## What this task involves:
Each line in the entries that has the word "start" has to be copied.

------------------------------------------------------------------------

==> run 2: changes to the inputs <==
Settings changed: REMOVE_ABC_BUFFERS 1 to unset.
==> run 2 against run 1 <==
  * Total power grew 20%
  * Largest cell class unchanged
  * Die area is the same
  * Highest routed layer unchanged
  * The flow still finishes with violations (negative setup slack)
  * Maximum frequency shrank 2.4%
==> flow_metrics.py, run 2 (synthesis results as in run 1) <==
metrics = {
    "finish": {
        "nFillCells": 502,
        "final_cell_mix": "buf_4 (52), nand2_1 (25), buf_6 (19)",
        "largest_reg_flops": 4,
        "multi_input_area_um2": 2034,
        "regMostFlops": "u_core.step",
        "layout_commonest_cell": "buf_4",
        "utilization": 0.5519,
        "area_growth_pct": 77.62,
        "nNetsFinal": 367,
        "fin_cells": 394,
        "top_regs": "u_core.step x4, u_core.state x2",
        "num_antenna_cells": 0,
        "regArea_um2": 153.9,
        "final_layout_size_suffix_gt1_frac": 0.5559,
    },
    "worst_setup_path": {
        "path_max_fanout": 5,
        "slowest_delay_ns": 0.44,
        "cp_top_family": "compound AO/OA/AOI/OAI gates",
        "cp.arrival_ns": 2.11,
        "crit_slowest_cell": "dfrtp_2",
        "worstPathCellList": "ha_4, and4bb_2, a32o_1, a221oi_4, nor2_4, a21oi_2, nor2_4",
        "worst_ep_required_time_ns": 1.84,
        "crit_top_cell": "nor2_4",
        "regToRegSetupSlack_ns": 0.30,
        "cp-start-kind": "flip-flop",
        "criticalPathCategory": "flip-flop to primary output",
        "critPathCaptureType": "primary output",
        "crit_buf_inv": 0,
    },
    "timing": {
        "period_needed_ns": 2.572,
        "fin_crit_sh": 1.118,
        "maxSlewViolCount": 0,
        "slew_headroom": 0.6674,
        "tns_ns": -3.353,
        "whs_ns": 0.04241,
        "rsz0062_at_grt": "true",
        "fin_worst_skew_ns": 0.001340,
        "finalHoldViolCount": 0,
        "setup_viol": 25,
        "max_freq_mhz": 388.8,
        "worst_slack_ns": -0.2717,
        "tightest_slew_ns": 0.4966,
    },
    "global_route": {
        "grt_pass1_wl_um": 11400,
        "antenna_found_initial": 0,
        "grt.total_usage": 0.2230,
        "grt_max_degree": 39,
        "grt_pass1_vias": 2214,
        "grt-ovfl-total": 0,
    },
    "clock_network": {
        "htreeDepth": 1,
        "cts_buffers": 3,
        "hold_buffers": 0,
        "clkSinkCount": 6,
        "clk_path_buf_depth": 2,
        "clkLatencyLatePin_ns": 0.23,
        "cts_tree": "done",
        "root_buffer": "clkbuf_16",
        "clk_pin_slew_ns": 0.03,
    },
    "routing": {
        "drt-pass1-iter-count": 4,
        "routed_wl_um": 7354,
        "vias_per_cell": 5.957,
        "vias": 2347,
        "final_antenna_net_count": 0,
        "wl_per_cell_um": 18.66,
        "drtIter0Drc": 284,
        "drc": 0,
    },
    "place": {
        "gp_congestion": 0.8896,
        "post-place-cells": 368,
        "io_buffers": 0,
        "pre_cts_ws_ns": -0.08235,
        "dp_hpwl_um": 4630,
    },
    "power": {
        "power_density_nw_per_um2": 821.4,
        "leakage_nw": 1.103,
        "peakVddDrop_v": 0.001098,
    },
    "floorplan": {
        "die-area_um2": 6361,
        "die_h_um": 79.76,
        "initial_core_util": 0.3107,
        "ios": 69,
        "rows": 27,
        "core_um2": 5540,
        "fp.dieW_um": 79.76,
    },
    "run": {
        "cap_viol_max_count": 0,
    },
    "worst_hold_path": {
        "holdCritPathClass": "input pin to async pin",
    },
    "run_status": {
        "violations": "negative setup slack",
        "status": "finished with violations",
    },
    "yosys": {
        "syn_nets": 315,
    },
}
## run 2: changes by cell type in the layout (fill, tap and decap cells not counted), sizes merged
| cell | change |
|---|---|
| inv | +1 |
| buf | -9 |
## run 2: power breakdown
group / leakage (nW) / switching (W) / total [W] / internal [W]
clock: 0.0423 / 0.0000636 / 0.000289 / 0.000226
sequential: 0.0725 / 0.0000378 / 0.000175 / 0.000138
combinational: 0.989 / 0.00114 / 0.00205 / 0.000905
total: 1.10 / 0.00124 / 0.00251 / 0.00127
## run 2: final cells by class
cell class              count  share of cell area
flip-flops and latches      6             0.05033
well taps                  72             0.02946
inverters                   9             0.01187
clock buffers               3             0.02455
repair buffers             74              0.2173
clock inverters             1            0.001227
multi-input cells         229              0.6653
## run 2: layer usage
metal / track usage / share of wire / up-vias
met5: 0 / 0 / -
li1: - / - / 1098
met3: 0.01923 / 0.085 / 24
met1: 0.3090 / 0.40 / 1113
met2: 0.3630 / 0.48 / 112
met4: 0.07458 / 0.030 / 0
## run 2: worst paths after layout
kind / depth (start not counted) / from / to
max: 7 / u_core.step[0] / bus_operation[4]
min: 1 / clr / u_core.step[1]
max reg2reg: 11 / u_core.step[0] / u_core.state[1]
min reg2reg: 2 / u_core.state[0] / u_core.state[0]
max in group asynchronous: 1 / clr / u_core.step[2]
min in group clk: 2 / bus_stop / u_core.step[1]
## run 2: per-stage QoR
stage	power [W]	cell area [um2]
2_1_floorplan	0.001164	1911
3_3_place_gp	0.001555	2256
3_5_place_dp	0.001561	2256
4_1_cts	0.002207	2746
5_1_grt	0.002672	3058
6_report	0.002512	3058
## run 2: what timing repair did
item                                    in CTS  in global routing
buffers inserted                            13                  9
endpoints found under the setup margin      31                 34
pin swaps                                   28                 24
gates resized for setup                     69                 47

------------------------------------------------------------------------

## Exercise answer:
        "cp-start-kind": "flip-flop",
kind / depth (start not counted) / from / to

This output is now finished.